RECORDS TO PROCESS:
+ + + + + + +
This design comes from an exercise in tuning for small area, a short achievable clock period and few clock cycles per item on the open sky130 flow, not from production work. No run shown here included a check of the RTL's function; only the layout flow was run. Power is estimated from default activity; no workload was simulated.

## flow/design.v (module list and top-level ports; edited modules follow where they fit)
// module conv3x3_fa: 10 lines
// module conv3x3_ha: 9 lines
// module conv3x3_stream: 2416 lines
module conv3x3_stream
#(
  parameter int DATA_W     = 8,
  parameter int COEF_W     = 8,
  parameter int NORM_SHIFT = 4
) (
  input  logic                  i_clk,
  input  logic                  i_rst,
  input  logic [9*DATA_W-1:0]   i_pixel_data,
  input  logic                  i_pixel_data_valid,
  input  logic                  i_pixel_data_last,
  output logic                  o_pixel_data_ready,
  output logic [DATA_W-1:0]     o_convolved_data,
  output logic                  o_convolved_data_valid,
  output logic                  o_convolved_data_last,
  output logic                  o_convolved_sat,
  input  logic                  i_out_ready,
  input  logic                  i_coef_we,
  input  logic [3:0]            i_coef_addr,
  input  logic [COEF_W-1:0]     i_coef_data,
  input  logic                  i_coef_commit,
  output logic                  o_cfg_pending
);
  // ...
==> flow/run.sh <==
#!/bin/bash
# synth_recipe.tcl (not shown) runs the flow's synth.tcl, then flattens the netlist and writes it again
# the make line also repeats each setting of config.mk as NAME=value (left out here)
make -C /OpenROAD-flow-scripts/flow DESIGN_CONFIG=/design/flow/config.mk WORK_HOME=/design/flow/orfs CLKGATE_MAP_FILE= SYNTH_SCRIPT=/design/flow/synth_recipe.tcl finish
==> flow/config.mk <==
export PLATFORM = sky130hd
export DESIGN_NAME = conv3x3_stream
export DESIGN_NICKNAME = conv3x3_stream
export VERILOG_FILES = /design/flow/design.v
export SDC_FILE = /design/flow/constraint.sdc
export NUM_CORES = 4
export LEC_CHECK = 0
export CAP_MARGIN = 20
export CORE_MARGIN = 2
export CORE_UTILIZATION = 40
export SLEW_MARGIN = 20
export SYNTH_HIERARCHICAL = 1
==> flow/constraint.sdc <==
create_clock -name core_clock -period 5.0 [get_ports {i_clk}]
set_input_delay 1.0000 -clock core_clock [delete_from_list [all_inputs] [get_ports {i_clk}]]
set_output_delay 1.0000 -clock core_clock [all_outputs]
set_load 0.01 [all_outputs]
+ + + + + + +
WORK TO COMPLETE: Every record above must be set down again, word for word.

RESULT OF THIS TASK:
This design comes from an exercise in tuning for small area, a short achievable clock period and few clock cycles per item on the open sky130 flow, not from production work. No run shown here included a check of the RTL's function; only the layout flow was run. Power is estimated from default activity; no workload was simulated.

## flow/design.v (module list and top-level ports; edited modules follow where they fit)
// module conv3x3_fa: 10 lines
// module conv3x3_ha: 9 lines
// module conv3x3_stream: 2416 lines
module conv3x3_stream
#(
  parameter int DATA_W     = 8,
  parameter int COEF_W     = 8,
  parameter int NORM_SHIFT = 4
) (
  input  logic                  i_clk,
  input  logic                  i_rst,
  input  logic [9*DATA_W-1:0]   i_pixel_data,
  input  logic                  i_pixel_data_valid,
  input  logic                  i_pixel_data_last,
  output logic                  o_pixel_data_ready,
  output logic [DATA_W-1:0]     o_convolved_data,
  output logic                  o_convolved_data_valid,
  output logic                  o_convolved_data_last,
  output logic                  o_convolved_sat,
  input  logic                  i_out_ready,
  input  logic                  i_coef_we,
  input  logic [3:0]            i_coef_addr,
  input  logic [COEF_W-1:0]     i_coef_data,
  input  logic                  i_coef_commit,
  output logic                  o_cfg_pending
);
  // ...
==> flow/run.sh <==
#!/bin/bash
# synth_recipe.tcl (not shown) runs the flow's synth.tcl, then flattens the netlist and writes it again
# the make line also repeats each setting of config.mk as NAME=value (left out here)
make -C /OpenROAD-flow-scripts/flow DESIGN_CONFIG=/design/flow/config.mk WORK_HOME=/design/flow/orfs CLKGATE_MAP_FILE= SYNTH_SCRIPT=/design/flow/synth_recipe.tcl finish
==> flow/config.mk <==
export PLATFORM = sky130hd
export DESIGN_NAME = conv3x3_stream
export DESIGN_NICKNAME = conv3x3_stream
export VERILOG_FILES = /design/flow/design.v
export SDC_FILE = /design/flow/constraint.sdc
export NUM_CORES = 4
export LEC_CHECK = 0
export CAP_MARGIN = 20
export CORE_MARGIN = 2
export CORE_UTILIZATION = 40
export SLEW_MARGIN = 20
export SYNTH_HIERARCHICAL = 1
==> flow/constraint.sdc <==
create_clock -name core_clock -period 5.0 [get_ports {i_clk}]
set_input_delay 1.0000 -clock core_clock [delete_from_list [all_inputs] [get_ports {i_clk}]]
set_output_delay 1.0000 -clock core_clock [all_outputs]
set_load 0.01 [all_outputs]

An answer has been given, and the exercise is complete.